Implement Distributed Matrix Multiplication
Company: xAI
Role: Machine Learning Engineer
Category: Coding & Algorithms
Difficulty: hard
Interview Round: Technical Screen
You are given a simplified distributed-computing setup that simulates communication between devices using Python threads and message queues.
A helper class `Communicator` is available with the following behavior:
- `send(src, dst, data)`: send a NumPy array from one device to another.
- `recv(dst)`: block until device `dst` receives a message, then return `(src, data)`.
Implement two functions for matrix multiplication `C = A @ B` using `num_devices` simulated devices.
## Part 1: Data Parallel multiplication
Implement a per-device worker and the driver function for a data-parallel strategy:
- Split matrix `A` row-wise into `num_devices` chunks.
- Replicate the full matrix `B` to every device.
- Each device computes its local output `A_chunk @ B`.
- Gather all partial outputs to device `0` and concatenate them in the correct row order.
- Return the full result matrix.
Function signatures:
- `compute_fn(comm, rank, a_chunk, b, result)`
- `dp_mat_mul(a, b, num_devices)`
## Part 2: Fully Sharded multiplication
Implement `fsdp_mat_mul(a, b, num_devices)` from scratch using a sharded strategy:
- Split `A` row-wise across devices.
- Split `B` column-wise across devices.
- Each device initially owns one row shard of `A` and one column shard of `B`.
- Use an all-gather style rotation of `B` shards: during each round, devices exchange `B` shards so that after all rounds, every device has multiplied its local `A` shard against every column shard of `B`.
- Each device should accumulate the correct local output rows for its shard of `A`.
- Finally, gather the row shards and return the full matrix `C`.
## Requirements
- Use NumPy for matrix operations.
- Use Python threads to simulate devices.
- Use the provided `Communicator` for cross-device communication.
- The final output must match `A @ B`.
You may assume:
- `A` has shape `(M, K)`.
- `B` has shape `(K, N)`.
- `num_devices >= 1`.
- The row split of `A` and column split of `B` follow `numpy.array_split` semantics.

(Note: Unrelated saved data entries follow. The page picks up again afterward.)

`flow/design.v`:
```
module ALU_TOP #(parameter WIDTH =16)(
  input wire  [WIDTH-1:0]   A,B,
  input wire  [3:0]         ALU_FUN,
  input wire                clk,rst,
  output  wire [2*WIDTH:0]  Arith_OUT,
  output  wire [WIDTH-1:0]  Logic_Out,
  output  wire [WIDTH-1:0]  CMP_Out,
  output  wire  [WIDTH-1:0] Shift_Out,
  output  wire               Arith_Flag,
  output  wire               Logic_Flag,
  output  wire               CMP_Flag,
  output  wire               Shift_Flag
); 
wire  Arith_Enable;
wire  Logic_Enable;
wire  CMP_Enable;
wire  Shift_Enable;
DECODER_2_4 DECODER_UNIT(
  .ALU_FUN(ALU_FUN[3:2]),
  .Arith_Enable(Arith_Enable),
  .Logic_Enable(Logic_Enable),
  .CMP_Enable(CMP_Enable),
  .Shift_Enable(Shift_Enable)
  );
ARITHMETIC_UNIT A_UNIT(
  .A(A),
  .B(B),
  .Arith_enable(Arith_Enable),
  .clk(clk),
  .rst(rst),
  .ALU_FUN(ALU_FUN[1:0]),
  .Arith_out(Arith_OUT),
  .Arith_Flag(Arith_Flag)
);
LOGIC_UNIT L_UNIT (
  .A(A),
  .B(B),
  .clk(clk),
  .rst(rst),
  .Logic_Enable(Logic_Enable),
  .ALU_FUN(ALU_FUN[1:0]),
  .Logic_Out(Logic_Out),
  .Logic_Flag(Logic_Flag)
);
CMP_UNIT C_UNIT (
  .A(A),
  .B(A),
  .clk(clk),
  .rst(rst),
  .CMP_Enable(CMP_Enable),
  .ALU_FUN(ALU_FUN[1:0]),
  .CMP_Out(CMP_Out),
  .CMP_Flag(CMP_Flag)
);
SHIFT_UNIT S_UNIT(
  .A(A),
  .B(B),
  .clk(clk),
  .rst(rst),
  .Shift_enable(Shift_Enable),
  .ALU_FUN(ALU_FUN[1:0]),
  .Shift_out(Shift_Out),
  .Shift_Flag(Shift_Flag)
);
endmodule
module ARITHMETIC_UNIT #(parameter WIDTH = 16)(
  input wire  signed  [WIDTH-1:0]   A,B,
  input wire                        Arith_enable,
  input wire                        clk,rst,
  input wire          [1:0]         ALU_FUN,
  output  reg signed  [2*WIDTH:0]   Arith_out,
  output  reg                       Arith_Flag
);
reg  signed  [2*WIDTH:0] Arith_comb;  
reg                    Flag_comb;
always @(posedge clk or negedge rst) begin
  if(!rst) 
    begin
      Arith_Flag <= 1'b0;
      Arith_out <= 'b0;
    end
  else
    begin
      Arith_out <= Arith_comb;
      Arith_Flag <= Flag_comb;
    end
end
always @(*)
begin
  if(Arith_enable)
    begin
      Flag_comb = 1'b1;
      case(ALU_FUN)
        2'b00: Arith_comb = A + B;
        2'b01: Arith_comb = A - B;
        2'b10: Arith_comb = A * B;
        2'b11: Arith_comb = A / B;
      endcase
    end
  else
    begin
      Arith_comb = 'b0;
      Flag_comb = 1'b0;
  end
end
endmodule
module CMP_UNIT #(parameter WIDTH = 16) (
  input wire  [WIDTH-1:0] A,B,
  input wire              clk,rst,
  input wire              CMP_Enable,
  input wire  [1:0]        ALU_FUN,
  output reg  [WIDTH-1:0]  CMP_Out,
  output  reg              CMP_Flag
);
reg [WIDTH-1:0] CMP_comb;
reg             Flag_comb;
always @(posedge clk or negedge rst) begin
  if(!rst) 
    begin
      CMP_Out <= 'b0;
      CMP_Flag <= 1'b0;
    end
  else
    begin
      CMP_Out <= CMP_comb;
      CMP_Flag <= Flag_comb;
    end
end
always @(*)
begin
  if(CMP_Enable)
    begin
      Flag_comb = 1'b1;
      case(ALU_FUN)
        2'b00: CMP_comb = 0;
        2'b01: CMP_comb = (A==B)?1:0;
        2'b10: CMP_comb = (A > B)?2:0;
        2'b11: CMP_comb = (A < B)?3:0;
      endcase
    end
  else
    begin
      CMP_comb = 'b0;
      Flag_comb = 1'b0;
    end
end
endmodule
module DECODER_2_4 (
  input wire  [1:0] ALU_FUN,
  output  reg       Arith_Enable,
  output  reg       Logic_Enable,
  output  reg       CMP_Enable,
  output  reg       Shift_Enable
  );
  always @(*)
  begin
    Arith_Enable = 1'b0;
    Logic_Enable = 1'b0;
    CMP_Enable = 1'b0;
    Shift_Enable = 1'b0;
    case(ALU_FUN)
      2'b00: Arith_Enable = 1'b1;
      2'b01: Logic_Enable = 1'b1;
      2'b10: CMP_Enable = 1'b1;
      2'b11: Shift_Enable = 1'b1;
    endcase
  end
endmodule
module LOGIC_UNIT #(parameter WIDTH = 16) (
  input wire  [WIDTH-1:0] A,B,
  input wire              clk,rst,
  input wire              Logic_Enable,
  input wire  [1:0]        ALU_FUN,
  output reg  [WIDTH-1:0]  Logic_Out,
  output  reg              Logic_Flag
);
reg [WIDTH-1:0] LOGIC_comb;
reg             Flag_comb;
always @(posedge clk or negedge rst) begin
  if(!rst) 
    begin
      Logic_Out <= 'b0;
      Logic_Flag <= 1'b0;
    end
  else
    begin
      Logic_Out <= LOGIC_comb;
      Logic_Flag <= Flag_comb;
    end
end
always @(*)
begin
  if(Logic_Enable)
    begin
      Flag_comb = 1'b1;
      case(ALU_FUN)
        2'b00: LOGIC_comb = A & B;
        2'b01: LOGIC_comb = A| B;
        2'b10: LOGIC_comb = ~(A & B);
        2'b11: LOGIC_comb = ~(A | B);
      endcase
    end
  else
    begin
      LOGIC_comb = 'b0;
      Flag_comb = 1'b0;
    end
end
endmodule
module SHIFT_UNIT #(parameter WIDTH = 16)(
  input wire  signed  [WIDTH-1:0]   A,B,
  input wire                        Shift_enable,
  input wire                        clk,rst,
  input wire          [1:0]         ALU_FUN,
  output  reg signed  [2*WIDTH:0]   Shift_out,
  output  reg                       Shift_Flag
);
reg  signed  [WIDTH-1:0] Shift_comb;  
reg                    Flag_comb;
always @(posedge clk or negedge rst) begin
  if(!rst) 
    begin
      Shift_out <= 1'b0;
      Shift_Flag <= 'b0;
    end
  else
    begin
      Shift_out <= Shift_comb;
      Shift_Flag <= Flag_comb;
    end
end
always @(*)
begin
  if(Shift_enable)
    begin
      Flag_comb = 1'b1;
      case(ALU_FUN)
        2'b00: Shift_comb = A >> 1;
        2'b01: Shift_comb = A << 1;
        2'b10: Shift_comb = B >> 1;
        2'b11: Shift_comb = B << 1;
      endcase
    end
  else
    begin
      Shift_comb = 'b0;
      Flag_comb = 1'b0;
  end
end
endmodule
```
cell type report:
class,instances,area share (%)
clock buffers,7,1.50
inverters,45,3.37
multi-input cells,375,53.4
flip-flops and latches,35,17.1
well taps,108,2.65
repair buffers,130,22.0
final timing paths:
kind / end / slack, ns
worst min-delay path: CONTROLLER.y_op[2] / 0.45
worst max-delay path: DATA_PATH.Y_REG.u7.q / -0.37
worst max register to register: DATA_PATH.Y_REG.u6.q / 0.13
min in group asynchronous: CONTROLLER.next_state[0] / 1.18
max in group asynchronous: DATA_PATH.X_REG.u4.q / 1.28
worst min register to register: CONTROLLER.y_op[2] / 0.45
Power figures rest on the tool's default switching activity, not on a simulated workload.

Your implementation should correctly handle uneven splits as long as the shapes remain compatible.
Quick Answer: This question evaluates distributed systems and parallel algorithm skills, specifically distributed matrix multiplication, data partitioning (row- and column-wise sharding), inter-device communication and synchronization, and practical NumPy/thread-based implementation competency.